Goal of the exercise: Whenever a line of the listing contains the string "placement", return that line.

--- Extracted records Enclosed Below ---

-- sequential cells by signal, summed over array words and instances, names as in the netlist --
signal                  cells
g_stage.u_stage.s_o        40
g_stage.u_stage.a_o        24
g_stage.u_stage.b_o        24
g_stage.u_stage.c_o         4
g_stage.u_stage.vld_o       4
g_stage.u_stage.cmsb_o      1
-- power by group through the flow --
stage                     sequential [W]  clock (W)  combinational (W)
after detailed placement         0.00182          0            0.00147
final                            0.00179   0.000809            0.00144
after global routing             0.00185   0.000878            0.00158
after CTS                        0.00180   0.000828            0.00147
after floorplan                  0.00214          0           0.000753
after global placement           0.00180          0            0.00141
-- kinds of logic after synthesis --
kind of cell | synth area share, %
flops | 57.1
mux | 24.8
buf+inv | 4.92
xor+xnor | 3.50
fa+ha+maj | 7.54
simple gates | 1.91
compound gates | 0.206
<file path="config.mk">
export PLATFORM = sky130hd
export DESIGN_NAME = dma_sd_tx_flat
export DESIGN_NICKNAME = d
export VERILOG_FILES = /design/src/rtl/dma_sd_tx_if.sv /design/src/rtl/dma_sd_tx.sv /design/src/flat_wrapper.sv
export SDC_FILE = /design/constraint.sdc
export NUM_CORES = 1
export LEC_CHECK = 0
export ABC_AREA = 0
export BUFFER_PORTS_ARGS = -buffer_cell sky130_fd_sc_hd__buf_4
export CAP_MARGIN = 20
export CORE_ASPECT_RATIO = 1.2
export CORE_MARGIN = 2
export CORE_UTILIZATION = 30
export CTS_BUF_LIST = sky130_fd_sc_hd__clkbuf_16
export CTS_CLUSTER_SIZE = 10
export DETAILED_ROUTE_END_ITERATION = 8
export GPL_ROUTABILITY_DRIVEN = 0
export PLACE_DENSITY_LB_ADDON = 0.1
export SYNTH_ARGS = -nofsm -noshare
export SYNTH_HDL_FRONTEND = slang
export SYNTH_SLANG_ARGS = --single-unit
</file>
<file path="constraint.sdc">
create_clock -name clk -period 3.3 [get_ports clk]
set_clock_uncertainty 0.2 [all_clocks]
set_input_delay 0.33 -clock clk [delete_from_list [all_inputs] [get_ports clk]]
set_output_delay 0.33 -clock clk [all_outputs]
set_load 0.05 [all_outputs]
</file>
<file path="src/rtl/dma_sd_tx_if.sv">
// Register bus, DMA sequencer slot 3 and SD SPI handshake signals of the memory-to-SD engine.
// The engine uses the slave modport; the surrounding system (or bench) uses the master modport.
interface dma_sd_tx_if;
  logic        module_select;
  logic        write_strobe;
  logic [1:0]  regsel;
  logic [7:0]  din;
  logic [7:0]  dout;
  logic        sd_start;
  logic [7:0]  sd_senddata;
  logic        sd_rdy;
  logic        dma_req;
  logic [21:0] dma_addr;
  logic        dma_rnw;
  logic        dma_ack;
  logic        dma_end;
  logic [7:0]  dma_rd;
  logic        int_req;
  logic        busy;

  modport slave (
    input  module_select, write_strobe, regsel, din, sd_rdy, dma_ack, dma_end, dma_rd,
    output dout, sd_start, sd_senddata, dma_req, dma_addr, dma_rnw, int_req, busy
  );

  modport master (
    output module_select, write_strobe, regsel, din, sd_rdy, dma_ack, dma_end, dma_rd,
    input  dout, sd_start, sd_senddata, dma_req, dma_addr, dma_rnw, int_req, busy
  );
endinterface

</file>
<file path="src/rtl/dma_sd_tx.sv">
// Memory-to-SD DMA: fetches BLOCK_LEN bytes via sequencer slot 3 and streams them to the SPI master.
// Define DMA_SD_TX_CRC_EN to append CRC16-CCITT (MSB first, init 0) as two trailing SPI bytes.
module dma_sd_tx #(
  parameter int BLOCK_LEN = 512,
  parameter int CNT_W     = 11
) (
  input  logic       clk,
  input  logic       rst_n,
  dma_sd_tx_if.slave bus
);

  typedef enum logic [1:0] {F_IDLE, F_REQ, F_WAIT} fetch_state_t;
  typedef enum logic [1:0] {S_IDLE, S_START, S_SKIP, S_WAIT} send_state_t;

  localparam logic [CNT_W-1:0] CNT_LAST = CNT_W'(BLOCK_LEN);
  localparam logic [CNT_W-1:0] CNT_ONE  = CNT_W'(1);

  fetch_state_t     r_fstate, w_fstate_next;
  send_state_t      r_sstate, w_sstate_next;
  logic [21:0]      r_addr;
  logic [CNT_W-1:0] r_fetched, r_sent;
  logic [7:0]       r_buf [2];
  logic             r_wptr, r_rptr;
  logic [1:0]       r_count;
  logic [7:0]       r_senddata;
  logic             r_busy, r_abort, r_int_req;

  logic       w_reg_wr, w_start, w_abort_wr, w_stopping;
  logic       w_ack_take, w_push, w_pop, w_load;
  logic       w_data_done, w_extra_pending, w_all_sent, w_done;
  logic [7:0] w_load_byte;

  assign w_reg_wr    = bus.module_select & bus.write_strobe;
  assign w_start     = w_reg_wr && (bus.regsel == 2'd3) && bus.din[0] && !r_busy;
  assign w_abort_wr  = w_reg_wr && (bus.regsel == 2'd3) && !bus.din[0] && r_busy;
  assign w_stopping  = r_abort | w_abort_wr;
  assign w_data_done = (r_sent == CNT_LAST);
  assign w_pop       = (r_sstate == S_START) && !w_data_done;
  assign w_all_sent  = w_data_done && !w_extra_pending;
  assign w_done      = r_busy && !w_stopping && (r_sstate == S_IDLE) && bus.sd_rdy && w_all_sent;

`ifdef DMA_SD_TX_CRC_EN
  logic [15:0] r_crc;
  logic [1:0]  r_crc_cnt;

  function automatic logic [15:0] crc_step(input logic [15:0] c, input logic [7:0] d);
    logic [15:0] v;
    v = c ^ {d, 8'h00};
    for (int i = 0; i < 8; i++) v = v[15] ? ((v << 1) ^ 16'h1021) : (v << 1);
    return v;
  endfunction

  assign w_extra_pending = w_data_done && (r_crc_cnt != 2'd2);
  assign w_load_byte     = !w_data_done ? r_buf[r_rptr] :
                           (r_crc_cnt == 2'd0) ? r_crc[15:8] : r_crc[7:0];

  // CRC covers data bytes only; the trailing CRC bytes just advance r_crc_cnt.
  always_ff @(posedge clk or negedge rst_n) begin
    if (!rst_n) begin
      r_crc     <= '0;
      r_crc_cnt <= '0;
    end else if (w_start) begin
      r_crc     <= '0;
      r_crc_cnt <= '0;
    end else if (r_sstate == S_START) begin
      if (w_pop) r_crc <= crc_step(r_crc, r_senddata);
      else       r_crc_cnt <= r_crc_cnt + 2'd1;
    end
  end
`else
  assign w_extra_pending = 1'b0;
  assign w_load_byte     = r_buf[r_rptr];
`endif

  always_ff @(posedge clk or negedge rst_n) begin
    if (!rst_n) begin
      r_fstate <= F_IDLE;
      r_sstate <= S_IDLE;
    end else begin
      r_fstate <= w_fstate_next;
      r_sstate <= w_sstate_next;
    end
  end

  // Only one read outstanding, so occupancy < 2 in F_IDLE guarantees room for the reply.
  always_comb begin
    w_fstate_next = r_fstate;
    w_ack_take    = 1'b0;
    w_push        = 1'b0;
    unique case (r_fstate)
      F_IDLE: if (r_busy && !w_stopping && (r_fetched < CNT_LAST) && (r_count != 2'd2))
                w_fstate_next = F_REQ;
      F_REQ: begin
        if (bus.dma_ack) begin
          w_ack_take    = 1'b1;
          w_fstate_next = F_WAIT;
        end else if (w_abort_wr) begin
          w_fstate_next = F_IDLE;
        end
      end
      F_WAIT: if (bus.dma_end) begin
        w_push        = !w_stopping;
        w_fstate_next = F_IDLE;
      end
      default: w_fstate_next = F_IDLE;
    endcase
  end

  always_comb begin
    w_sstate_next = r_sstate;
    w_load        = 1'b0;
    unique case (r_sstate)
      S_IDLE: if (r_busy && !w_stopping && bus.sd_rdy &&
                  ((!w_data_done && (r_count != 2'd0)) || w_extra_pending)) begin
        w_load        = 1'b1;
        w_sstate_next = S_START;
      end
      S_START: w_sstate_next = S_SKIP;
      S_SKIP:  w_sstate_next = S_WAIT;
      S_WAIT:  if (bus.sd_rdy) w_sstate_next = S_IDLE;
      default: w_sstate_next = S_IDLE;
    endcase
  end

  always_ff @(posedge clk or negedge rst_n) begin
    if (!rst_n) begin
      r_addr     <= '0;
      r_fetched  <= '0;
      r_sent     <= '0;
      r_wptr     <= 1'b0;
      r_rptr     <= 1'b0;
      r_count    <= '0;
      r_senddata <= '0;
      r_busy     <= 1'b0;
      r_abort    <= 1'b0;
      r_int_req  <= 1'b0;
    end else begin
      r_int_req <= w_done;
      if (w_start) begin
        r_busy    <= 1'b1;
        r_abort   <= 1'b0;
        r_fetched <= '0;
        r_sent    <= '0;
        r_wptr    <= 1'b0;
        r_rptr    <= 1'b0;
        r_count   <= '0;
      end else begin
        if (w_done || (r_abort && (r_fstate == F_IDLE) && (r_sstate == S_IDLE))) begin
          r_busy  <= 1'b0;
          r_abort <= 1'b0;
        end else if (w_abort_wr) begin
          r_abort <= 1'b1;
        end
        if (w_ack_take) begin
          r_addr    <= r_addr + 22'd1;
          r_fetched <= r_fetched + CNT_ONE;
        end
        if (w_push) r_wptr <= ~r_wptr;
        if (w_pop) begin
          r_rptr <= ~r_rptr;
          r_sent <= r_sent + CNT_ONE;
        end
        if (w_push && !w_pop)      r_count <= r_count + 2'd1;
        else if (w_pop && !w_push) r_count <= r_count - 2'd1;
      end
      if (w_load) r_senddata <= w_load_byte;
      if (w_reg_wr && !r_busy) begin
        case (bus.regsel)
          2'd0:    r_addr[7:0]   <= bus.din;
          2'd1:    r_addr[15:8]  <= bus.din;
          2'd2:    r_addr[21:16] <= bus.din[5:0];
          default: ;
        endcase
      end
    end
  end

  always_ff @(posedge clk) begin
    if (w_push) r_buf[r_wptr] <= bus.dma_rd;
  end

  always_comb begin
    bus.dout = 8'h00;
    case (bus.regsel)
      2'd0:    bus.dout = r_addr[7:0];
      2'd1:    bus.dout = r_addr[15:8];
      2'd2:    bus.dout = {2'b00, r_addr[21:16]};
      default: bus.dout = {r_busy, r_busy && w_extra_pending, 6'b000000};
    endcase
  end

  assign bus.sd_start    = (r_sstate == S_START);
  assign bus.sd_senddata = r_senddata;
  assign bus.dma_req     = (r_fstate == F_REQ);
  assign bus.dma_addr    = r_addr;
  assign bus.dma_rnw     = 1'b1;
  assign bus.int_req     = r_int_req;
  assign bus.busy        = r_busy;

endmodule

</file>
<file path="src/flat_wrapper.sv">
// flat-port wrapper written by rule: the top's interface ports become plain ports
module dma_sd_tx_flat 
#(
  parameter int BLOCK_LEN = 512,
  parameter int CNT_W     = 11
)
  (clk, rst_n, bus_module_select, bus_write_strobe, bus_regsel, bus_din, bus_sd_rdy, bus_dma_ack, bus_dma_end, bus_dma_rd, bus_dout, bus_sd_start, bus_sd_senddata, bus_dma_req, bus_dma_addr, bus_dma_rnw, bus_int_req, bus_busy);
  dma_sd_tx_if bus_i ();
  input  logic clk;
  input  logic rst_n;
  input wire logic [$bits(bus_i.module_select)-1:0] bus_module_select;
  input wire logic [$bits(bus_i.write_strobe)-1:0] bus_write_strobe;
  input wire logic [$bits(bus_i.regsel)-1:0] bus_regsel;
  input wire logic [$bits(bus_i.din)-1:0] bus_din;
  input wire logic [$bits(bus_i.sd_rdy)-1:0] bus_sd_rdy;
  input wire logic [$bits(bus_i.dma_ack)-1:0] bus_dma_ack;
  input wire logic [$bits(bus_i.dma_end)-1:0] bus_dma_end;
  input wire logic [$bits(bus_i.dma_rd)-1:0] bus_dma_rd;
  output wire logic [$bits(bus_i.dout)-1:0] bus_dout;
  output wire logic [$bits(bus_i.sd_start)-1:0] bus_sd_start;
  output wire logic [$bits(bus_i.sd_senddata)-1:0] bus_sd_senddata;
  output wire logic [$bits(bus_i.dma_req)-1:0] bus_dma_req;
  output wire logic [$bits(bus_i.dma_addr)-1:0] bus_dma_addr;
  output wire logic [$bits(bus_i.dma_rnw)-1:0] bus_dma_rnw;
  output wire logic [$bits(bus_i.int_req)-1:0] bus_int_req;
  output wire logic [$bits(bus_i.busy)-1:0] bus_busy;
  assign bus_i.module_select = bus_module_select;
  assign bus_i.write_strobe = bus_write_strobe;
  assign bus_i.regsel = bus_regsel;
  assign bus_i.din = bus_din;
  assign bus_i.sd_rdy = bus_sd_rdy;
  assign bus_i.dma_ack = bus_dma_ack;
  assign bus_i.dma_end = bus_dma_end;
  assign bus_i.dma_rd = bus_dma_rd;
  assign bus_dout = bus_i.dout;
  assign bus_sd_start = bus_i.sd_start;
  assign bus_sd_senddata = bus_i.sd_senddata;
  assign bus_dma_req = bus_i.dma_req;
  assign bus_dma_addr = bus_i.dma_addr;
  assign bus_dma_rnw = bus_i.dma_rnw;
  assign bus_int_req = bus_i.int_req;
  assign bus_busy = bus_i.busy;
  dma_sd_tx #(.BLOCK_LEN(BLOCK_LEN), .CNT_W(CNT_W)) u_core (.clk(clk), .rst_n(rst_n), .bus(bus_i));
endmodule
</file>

--- End of Enclosed Extracted records ---
--- Extracted records Enclosed Below ---

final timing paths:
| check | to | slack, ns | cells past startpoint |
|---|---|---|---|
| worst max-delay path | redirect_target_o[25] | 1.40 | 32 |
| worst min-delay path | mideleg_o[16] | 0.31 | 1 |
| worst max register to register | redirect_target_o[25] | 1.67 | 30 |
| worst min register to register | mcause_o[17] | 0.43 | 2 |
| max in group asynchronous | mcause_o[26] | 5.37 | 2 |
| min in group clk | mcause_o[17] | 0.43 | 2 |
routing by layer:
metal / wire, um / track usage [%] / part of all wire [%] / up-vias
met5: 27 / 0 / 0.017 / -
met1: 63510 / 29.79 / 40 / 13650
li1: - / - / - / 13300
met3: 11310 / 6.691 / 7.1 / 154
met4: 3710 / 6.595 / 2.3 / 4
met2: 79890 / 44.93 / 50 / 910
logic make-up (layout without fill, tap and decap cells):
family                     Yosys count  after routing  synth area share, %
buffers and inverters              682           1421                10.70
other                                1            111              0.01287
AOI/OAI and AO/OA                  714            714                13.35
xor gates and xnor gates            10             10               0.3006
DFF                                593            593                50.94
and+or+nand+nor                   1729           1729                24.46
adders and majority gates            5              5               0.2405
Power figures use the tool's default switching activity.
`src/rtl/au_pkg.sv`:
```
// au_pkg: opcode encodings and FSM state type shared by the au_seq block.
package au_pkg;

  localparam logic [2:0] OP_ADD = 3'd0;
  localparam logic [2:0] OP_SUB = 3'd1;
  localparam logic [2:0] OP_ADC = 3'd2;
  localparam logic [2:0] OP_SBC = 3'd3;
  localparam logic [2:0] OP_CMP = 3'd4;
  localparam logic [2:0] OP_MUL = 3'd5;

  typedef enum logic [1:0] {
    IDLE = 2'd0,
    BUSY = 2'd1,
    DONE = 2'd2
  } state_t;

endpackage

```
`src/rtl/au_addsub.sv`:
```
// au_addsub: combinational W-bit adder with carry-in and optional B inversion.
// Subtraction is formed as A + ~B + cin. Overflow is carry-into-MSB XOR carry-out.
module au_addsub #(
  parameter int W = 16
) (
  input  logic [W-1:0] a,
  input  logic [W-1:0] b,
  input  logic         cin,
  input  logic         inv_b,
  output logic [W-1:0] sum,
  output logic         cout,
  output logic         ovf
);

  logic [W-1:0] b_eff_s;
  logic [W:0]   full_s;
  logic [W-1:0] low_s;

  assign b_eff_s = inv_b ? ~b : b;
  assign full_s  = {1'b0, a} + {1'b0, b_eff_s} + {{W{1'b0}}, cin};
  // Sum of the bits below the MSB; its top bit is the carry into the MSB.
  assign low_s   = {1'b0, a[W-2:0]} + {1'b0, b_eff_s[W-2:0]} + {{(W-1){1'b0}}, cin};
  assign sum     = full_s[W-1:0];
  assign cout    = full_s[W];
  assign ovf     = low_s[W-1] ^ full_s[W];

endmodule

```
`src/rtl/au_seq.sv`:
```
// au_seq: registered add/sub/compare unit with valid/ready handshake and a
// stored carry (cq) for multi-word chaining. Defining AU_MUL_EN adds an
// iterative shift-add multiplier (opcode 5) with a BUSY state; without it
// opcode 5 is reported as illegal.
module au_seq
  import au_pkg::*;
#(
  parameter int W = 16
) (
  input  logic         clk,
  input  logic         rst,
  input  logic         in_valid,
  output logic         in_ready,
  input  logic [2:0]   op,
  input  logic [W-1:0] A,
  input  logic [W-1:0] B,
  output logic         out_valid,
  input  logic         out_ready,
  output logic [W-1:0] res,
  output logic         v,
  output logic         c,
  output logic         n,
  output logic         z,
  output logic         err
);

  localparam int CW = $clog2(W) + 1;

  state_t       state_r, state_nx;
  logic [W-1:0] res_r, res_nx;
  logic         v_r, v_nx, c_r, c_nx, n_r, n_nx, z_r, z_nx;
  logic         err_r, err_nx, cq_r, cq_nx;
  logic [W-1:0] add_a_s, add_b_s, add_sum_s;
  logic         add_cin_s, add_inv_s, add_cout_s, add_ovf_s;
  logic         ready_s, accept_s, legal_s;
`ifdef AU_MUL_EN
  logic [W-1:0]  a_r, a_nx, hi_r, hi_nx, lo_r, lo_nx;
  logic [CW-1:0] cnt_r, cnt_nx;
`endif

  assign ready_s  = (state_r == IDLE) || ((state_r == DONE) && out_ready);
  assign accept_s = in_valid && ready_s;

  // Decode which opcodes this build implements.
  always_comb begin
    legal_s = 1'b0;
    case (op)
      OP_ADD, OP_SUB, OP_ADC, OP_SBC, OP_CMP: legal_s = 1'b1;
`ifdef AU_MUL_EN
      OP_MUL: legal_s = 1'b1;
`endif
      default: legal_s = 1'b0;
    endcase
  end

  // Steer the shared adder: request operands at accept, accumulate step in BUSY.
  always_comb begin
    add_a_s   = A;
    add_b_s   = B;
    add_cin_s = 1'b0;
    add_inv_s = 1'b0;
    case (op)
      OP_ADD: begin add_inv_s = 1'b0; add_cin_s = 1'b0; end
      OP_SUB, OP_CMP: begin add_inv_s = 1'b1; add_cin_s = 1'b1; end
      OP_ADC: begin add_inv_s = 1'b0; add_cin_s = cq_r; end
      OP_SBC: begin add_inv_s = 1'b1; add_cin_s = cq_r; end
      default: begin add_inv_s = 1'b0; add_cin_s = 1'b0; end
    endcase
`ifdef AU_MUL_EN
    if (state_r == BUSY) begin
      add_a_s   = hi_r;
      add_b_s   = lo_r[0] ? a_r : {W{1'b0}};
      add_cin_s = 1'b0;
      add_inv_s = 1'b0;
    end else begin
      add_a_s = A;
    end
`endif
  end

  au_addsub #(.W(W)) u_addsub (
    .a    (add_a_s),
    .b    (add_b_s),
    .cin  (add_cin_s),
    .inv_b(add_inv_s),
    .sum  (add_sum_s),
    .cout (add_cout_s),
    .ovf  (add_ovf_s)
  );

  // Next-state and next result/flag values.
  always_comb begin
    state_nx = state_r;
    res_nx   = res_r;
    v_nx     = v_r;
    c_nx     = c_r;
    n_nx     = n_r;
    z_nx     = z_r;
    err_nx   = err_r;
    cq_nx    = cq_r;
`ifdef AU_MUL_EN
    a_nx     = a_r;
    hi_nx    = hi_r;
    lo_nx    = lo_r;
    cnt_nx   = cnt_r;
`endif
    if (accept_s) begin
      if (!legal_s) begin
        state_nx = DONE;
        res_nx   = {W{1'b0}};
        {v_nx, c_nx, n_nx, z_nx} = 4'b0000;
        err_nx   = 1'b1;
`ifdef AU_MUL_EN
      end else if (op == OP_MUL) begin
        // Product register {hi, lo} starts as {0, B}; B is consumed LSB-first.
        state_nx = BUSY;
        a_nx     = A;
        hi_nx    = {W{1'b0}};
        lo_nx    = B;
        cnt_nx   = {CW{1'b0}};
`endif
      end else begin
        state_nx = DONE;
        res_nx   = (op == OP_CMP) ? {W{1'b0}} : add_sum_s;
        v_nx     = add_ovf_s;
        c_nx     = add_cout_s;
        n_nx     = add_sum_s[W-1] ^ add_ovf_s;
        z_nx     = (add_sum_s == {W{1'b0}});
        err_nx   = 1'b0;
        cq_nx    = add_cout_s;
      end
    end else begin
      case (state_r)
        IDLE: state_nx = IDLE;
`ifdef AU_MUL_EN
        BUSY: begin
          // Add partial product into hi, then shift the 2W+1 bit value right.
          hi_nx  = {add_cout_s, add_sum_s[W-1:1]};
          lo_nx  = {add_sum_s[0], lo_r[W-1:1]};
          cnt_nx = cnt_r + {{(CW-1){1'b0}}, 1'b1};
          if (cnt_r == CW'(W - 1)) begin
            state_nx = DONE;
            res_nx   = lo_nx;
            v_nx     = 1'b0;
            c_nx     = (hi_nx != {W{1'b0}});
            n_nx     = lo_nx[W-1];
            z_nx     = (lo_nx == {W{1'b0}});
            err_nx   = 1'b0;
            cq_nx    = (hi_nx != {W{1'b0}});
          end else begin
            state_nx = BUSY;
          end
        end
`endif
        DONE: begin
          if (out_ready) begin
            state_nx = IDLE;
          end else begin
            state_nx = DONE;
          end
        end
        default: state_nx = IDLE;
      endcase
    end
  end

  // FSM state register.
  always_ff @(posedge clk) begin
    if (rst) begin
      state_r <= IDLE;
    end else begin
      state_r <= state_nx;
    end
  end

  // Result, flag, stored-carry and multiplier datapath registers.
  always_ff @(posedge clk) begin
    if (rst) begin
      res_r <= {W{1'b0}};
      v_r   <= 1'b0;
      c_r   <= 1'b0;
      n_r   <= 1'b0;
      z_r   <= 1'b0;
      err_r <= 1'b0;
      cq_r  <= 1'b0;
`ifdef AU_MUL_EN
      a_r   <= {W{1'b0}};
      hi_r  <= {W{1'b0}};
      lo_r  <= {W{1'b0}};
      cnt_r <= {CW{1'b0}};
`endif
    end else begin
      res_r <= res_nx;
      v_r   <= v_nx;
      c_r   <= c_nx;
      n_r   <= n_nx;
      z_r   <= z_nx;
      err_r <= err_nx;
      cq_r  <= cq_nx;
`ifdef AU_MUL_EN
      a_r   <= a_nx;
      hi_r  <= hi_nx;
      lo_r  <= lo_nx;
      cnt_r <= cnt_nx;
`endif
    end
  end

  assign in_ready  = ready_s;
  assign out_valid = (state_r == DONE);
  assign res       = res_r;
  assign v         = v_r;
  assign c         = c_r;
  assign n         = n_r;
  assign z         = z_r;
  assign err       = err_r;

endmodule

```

--- End of Enclosed Extracted records ---

Output for this task:
after detailed placement         0.00182          0            0.00147
after global placement           0.00180          0            0.00141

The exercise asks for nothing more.